### Exercise data

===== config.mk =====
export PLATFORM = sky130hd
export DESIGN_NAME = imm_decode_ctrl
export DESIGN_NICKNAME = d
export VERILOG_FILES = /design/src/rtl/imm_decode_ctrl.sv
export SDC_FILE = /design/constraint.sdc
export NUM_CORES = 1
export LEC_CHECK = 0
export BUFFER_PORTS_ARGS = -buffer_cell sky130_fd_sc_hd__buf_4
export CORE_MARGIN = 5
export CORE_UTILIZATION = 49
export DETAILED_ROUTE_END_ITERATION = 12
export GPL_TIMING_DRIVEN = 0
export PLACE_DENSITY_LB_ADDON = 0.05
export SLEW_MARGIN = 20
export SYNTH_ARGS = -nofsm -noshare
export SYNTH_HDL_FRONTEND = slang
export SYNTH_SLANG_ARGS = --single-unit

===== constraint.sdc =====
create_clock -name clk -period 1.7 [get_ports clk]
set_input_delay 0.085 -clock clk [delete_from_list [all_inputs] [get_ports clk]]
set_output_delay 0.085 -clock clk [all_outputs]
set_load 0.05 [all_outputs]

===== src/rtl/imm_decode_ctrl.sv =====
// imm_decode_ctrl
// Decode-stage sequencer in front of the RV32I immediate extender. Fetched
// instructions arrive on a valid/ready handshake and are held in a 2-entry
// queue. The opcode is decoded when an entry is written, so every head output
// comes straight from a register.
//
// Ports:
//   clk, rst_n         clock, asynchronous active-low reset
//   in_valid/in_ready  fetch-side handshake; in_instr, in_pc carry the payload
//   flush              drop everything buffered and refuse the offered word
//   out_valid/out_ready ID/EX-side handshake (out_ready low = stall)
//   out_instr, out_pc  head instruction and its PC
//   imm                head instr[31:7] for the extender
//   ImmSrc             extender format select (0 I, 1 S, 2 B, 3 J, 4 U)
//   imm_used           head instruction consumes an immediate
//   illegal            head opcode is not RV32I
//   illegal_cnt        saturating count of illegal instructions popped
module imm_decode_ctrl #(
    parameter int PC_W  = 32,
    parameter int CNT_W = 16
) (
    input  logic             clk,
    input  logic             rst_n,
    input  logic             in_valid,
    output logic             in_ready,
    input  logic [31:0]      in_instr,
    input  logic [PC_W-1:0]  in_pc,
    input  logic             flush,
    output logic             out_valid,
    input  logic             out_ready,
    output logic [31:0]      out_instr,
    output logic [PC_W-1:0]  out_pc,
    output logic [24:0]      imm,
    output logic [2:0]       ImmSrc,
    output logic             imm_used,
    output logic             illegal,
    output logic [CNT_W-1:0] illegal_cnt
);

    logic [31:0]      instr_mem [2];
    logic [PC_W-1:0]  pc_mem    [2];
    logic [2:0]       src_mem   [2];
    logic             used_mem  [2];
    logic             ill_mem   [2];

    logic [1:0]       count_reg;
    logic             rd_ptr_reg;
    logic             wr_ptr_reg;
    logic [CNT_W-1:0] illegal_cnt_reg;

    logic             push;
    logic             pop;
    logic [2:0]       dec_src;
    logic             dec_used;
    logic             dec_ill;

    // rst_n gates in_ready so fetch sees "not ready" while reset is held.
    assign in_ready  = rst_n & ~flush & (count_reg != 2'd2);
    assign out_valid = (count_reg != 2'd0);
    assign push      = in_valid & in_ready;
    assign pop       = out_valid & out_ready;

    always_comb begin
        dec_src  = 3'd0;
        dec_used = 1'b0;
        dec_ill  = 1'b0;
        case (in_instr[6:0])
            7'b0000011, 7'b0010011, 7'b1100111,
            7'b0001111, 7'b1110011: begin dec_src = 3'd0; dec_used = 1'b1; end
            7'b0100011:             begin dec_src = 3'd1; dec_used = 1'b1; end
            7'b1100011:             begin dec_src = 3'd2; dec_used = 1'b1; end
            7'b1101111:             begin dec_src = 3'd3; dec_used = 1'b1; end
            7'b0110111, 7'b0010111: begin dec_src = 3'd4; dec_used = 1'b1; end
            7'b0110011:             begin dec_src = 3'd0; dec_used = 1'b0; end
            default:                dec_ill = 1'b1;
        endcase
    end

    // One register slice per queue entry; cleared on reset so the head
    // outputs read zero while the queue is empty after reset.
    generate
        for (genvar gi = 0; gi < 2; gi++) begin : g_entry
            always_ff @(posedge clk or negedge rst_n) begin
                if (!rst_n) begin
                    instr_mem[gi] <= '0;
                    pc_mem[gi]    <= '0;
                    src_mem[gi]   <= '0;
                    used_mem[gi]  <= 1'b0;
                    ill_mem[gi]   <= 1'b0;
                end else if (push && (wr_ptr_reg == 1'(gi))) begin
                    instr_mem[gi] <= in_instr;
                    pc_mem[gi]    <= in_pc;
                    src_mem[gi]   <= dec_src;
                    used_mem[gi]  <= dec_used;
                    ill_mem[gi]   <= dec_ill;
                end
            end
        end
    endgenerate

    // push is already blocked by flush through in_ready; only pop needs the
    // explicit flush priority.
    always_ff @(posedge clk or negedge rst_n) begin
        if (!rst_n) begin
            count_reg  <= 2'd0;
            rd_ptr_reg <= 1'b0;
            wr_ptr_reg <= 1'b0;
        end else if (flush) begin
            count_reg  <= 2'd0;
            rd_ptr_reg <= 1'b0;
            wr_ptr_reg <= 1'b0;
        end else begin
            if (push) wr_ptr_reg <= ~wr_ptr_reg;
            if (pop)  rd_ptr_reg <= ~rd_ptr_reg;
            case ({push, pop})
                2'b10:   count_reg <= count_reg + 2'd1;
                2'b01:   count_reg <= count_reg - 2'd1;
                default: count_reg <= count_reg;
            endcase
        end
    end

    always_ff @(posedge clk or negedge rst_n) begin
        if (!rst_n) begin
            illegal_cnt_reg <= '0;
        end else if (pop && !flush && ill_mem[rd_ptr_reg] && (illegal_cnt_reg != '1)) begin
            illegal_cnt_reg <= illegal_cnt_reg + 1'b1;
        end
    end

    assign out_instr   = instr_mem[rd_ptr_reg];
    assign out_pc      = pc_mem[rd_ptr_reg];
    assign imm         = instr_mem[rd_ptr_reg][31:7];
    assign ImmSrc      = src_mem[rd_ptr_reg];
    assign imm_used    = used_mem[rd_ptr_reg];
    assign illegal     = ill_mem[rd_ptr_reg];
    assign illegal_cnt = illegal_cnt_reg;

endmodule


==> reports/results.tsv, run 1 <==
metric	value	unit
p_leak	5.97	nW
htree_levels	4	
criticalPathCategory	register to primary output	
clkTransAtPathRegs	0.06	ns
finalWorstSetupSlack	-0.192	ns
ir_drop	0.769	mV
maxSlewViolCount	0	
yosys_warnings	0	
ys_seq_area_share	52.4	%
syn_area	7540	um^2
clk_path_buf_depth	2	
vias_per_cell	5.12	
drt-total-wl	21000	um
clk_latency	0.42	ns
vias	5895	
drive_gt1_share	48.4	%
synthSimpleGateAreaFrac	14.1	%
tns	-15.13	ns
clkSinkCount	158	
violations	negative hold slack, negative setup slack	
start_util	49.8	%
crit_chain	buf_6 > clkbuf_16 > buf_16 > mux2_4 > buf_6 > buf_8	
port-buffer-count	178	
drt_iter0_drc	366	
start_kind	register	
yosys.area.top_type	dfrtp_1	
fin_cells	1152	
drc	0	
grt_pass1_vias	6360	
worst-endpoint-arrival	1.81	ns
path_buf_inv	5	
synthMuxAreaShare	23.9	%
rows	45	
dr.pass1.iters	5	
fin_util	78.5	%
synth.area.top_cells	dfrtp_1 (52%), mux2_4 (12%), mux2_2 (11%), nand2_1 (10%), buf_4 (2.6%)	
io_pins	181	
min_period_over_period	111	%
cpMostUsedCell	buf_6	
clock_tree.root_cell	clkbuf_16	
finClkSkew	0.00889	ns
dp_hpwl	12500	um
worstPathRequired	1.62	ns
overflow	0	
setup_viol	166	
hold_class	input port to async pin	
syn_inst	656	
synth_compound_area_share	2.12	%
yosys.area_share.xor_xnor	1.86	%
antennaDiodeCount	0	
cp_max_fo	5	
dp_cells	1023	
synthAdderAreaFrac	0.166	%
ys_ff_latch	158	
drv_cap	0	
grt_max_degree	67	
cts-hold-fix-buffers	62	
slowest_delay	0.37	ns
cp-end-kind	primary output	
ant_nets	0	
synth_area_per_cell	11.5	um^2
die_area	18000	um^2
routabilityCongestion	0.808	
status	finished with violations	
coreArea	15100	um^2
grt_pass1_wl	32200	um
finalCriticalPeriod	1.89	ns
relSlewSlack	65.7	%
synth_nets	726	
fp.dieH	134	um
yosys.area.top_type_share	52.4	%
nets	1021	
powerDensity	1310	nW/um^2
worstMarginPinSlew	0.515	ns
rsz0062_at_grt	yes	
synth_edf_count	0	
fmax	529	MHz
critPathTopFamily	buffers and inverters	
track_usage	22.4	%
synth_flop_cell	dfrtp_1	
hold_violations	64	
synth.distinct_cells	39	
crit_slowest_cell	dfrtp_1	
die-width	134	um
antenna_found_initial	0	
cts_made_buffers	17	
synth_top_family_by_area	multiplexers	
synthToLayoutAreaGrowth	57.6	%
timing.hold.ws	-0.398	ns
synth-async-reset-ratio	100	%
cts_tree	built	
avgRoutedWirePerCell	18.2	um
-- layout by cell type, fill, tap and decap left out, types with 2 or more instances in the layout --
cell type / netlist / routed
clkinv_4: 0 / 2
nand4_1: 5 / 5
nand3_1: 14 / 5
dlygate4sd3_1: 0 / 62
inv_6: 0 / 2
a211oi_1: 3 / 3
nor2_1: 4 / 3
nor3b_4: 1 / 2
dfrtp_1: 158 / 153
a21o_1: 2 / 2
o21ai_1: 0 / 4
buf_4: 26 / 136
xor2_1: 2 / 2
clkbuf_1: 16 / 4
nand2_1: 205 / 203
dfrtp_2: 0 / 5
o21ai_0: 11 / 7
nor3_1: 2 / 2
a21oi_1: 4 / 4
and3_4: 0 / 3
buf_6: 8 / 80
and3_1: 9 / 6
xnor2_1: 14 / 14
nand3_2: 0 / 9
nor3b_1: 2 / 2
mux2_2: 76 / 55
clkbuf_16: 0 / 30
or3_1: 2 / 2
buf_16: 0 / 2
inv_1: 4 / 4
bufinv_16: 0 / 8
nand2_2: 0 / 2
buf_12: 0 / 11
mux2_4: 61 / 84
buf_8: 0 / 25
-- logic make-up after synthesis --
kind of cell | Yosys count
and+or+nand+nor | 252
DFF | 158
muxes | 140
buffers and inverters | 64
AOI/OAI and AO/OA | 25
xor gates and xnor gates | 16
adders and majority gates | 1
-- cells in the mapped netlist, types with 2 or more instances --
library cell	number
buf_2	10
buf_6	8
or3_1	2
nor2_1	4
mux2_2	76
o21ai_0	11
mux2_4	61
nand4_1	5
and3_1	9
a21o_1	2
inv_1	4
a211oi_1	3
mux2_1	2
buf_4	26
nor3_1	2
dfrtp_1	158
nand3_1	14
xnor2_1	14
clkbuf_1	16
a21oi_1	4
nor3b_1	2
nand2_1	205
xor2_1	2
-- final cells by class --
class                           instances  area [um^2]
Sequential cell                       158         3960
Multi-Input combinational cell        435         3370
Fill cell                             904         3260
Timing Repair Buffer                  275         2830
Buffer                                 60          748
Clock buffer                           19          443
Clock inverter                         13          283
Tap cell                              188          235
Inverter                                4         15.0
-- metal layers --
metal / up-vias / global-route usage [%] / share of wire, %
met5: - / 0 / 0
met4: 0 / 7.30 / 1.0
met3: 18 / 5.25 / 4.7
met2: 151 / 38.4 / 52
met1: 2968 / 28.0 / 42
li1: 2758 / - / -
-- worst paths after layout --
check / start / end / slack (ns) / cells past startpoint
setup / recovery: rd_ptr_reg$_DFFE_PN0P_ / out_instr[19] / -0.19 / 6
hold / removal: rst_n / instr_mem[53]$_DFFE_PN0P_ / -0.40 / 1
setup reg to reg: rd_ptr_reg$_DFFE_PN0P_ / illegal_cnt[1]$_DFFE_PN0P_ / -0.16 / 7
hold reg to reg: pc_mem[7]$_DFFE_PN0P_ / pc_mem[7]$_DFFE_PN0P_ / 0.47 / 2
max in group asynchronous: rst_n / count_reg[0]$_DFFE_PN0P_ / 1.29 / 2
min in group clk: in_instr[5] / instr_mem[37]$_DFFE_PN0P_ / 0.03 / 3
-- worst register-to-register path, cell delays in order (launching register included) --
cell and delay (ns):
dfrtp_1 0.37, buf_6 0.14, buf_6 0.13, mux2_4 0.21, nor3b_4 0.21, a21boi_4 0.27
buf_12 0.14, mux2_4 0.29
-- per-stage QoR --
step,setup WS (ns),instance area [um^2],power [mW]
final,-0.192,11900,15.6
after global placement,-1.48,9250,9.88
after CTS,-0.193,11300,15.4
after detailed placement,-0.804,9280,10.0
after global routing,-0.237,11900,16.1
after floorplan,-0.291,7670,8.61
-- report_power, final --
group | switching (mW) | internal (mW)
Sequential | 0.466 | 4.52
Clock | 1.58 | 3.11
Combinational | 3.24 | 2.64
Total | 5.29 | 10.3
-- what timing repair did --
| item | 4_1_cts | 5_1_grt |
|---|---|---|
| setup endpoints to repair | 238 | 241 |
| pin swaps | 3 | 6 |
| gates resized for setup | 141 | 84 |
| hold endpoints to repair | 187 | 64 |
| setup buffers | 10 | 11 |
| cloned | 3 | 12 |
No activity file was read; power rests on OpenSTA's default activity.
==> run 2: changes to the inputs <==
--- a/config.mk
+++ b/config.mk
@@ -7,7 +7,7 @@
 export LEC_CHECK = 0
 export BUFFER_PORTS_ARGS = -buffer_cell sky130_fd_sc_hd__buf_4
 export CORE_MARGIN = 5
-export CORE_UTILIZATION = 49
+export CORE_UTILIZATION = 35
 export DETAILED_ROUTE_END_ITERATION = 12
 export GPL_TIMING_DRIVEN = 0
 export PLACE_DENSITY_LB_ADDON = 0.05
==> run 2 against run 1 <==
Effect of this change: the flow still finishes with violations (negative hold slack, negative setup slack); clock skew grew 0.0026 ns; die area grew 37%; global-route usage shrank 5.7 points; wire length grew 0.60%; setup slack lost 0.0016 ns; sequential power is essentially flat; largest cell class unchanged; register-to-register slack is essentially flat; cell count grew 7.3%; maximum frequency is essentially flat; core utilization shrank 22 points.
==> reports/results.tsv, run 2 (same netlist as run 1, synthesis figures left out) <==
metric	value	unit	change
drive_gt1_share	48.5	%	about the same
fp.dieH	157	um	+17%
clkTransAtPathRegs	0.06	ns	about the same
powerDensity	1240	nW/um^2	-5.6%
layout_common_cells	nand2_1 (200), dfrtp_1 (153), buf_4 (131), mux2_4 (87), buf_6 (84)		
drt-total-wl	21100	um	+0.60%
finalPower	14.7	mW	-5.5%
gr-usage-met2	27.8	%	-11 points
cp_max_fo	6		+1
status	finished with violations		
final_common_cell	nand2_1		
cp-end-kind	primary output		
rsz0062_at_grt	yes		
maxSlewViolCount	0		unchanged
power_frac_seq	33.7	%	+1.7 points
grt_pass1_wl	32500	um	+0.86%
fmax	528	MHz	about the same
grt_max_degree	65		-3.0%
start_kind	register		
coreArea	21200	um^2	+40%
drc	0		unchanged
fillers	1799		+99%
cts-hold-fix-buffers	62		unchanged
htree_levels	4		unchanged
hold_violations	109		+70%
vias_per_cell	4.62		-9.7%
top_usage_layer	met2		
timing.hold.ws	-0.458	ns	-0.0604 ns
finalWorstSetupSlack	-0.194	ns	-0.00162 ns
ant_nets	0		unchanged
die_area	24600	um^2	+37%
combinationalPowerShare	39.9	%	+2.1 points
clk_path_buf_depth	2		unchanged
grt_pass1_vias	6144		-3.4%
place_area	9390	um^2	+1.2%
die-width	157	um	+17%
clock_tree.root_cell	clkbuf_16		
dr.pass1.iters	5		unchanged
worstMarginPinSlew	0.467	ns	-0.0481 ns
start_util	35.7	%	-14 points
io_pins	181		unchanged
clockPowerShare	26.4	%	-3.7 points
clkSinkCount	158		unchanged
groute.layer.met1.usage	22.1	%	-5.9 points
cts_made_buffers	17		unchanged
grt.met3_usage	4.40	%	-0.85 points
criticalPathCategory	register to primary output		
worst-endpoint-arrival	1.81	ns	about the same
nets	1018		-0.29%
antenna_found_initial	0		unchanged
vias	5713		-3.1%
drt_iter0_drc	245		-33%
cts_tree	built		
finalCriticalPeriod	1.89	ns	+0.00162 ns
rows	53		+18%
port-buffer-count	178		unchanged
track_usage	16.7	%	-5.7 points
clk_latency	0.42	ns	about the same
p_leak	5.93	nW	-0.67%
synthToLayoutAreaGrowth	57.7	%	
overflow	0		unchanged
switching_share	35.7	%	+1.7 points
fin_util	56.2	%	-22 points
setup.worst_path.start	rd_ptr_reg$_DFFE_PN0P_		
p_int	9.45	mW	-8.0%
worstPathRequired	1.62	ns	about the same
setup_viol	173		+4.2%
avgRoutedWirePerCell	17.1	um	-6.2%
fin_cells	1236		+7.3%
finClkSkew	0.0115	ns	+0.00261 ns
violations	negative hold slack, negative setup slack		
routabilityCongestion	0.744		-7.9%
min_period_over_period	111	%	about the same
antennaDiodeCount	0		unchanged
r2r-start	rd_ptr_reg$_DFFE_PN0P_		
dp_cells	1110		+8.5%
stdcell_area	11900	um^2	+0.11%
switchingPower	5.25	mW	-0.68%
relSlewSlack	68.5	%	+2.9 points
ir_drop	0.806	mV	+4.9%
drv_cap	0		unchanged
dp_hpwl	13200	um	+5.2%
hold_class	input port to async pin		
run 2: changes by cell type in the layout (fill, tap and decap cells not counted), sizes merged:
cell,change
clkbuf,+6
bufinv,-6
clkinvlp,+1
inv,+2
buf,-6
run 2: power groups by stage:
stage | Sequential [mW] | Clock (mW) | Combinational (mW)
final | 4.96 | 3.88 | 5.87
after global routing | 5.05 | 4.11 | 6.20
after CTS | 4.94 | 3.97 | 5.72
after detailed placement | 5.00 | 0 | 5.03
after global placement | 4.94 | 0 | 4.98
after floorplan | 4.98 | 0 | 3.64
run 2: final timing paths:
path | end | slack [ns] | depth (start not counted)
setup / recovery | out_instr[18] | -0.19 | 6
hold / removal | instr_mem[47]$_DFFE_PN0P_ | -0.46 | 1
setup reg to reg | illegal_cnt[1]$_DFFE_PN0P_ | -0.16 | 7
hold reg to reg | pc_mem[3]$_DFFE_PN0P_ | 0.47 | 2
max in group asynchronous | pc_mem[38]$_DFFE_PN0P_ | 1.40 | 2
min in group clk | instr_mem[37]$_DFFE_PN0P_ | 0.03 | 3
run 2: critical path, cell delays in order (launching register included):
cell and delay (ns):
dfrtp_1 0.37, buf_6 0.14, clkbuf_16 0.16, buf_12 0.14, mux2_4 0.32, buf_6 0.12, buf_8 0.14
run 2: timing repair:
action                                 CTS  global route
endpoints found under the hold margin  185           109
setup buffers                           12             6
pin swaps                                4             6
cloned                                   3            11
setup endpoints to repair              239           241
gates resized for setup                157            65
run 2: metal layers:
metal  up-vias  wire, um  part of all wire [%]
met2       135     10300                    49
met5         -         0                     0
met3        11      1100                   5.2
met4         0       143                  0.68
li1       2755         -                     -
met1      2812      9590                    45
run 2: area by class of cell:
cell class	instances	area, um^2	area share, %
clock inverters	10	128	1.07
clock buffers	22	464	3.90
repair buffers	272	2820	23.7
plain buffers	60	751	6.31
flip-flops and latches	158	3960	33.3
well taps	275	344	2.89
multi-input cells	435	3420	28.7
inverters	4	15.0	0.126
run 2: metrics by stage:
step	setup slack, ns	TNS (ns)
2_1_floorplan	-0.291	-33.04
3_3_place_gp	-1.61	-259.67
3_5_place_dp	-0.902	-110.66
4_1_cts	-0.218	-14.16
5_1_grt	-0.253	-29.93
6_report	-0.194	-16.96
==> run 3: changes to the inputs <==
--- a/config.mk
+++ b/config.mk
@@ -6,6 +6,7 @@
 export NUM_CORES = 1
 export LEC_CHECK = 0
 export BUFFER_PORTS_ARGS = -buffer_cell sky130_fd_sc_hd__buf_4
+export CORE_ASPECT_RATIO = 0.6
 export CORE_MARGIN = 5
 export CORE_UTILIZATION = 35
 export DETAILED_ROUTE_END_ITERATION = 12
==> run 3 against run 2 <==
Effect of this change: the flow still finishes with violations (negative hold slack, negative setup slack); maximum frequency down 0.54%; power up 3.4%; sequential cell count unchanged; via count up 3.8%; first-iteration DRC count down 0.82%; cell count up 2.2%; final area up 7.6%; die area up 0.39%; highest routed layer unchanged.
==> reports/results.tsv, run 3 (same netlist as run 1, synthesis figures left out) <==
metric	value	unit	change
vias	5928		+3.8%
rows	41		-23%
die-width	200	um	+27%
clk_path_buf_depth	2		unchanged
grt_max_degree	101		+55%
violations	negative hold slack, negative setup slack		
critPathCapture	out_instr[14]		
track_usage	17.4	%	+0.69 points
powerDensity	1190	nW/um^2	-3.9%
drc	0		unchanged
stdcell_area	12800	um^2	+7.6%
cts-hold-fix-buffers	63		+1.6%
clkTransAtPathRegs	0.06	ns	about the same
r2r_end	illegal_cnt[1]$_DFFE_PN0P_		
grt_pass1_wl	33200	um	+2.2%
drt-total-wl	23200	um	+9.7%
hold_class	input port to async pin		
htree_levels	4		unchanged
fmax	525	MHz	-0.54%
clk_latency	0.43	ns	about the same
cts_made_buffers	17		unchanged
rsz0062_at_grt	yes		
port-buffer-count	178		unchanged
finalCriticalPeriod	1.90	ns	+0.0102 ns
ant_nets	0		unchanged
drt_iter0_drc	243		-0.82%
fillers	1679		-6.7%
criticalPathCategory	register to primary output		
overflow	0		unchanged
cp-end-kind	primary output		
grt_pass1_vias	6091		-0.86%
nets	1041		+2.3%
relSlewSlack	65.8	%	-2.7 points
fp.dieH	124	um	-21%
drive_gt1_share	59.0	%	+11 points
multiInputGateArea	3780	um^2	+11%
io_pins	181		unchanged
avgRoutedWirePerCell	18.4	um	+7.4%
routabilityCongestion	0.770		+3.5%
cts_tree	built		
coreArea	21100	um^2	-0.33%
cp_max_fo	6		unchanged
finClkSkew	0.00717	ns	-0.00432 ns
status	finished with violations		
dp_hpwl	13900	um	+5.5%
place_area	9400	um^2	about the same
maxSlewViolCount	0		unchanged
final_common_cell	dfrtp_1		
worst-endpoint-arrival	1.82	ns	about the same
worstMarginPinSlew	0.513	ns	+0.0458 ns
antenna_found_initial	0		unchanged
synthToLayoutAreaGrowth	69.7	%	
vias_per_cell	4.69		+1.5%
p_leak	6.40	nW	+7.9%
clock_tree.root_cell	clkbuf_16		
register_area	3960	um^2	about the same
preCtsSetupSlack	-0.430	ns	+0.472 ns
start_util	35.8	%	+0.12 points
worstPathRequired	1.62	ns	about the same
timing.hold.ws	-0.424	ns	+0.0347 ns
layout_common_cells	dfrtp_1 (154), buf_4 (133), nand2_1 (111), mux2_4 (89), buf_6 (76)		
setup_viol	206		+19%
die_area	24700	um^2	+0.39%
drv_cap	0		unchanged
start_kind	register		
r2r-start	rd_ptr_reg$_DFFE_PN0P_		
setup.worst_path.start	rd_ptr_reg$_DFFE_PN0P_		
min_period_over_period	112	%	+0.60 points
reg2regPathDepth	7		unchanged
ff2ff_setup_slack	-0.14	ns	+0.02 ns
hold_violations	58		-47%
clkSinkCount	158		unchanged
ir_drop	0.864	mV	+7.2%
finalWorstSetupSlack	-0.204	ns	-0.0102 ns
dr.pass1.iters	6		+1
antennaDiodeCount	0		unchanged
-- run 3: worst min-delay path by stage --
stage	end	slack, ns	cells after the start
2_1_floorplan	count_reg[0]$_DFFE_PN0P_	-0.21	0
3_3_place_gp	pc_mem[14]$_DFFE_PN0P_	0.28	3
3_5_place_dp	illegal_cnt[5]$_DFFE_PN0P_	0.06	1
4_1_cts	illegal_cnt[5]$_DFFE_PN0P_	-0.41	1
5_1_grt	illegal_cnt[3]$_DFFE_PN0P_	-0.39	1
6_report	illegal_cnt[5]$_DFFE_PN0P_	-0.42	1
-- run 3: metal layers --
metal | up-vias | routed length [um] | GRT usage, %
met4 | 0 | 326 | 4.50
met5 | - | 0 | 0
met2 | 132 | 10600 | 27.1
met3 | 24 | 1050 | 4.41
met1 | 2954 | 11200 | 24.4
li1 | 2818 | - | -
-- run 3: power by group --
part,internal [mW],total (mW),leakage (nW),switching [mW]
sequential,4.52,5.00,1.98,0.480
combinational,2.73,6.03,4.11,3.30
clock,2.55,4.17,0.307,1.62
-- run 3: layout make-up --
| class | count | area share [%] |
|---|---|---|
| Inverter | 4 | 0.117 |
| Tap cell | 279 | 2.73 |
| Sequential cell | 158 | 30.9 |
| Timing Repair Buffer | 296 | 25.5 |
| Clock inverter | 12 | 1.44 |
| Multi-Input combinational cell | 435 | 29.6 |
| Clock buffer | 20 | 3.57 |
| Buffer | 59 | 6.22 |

######

Find the word "metal" in the data and show each line that holds it.

-- metal layers --
metal / up-vias / global-route usage [%] / share of wire, %
run 2: metal layers:
metal  up-vias  wire, um  part of all wire [%]
-- run 3: metal layers --
metal | up-vias | routed length [um] | GRT usage, %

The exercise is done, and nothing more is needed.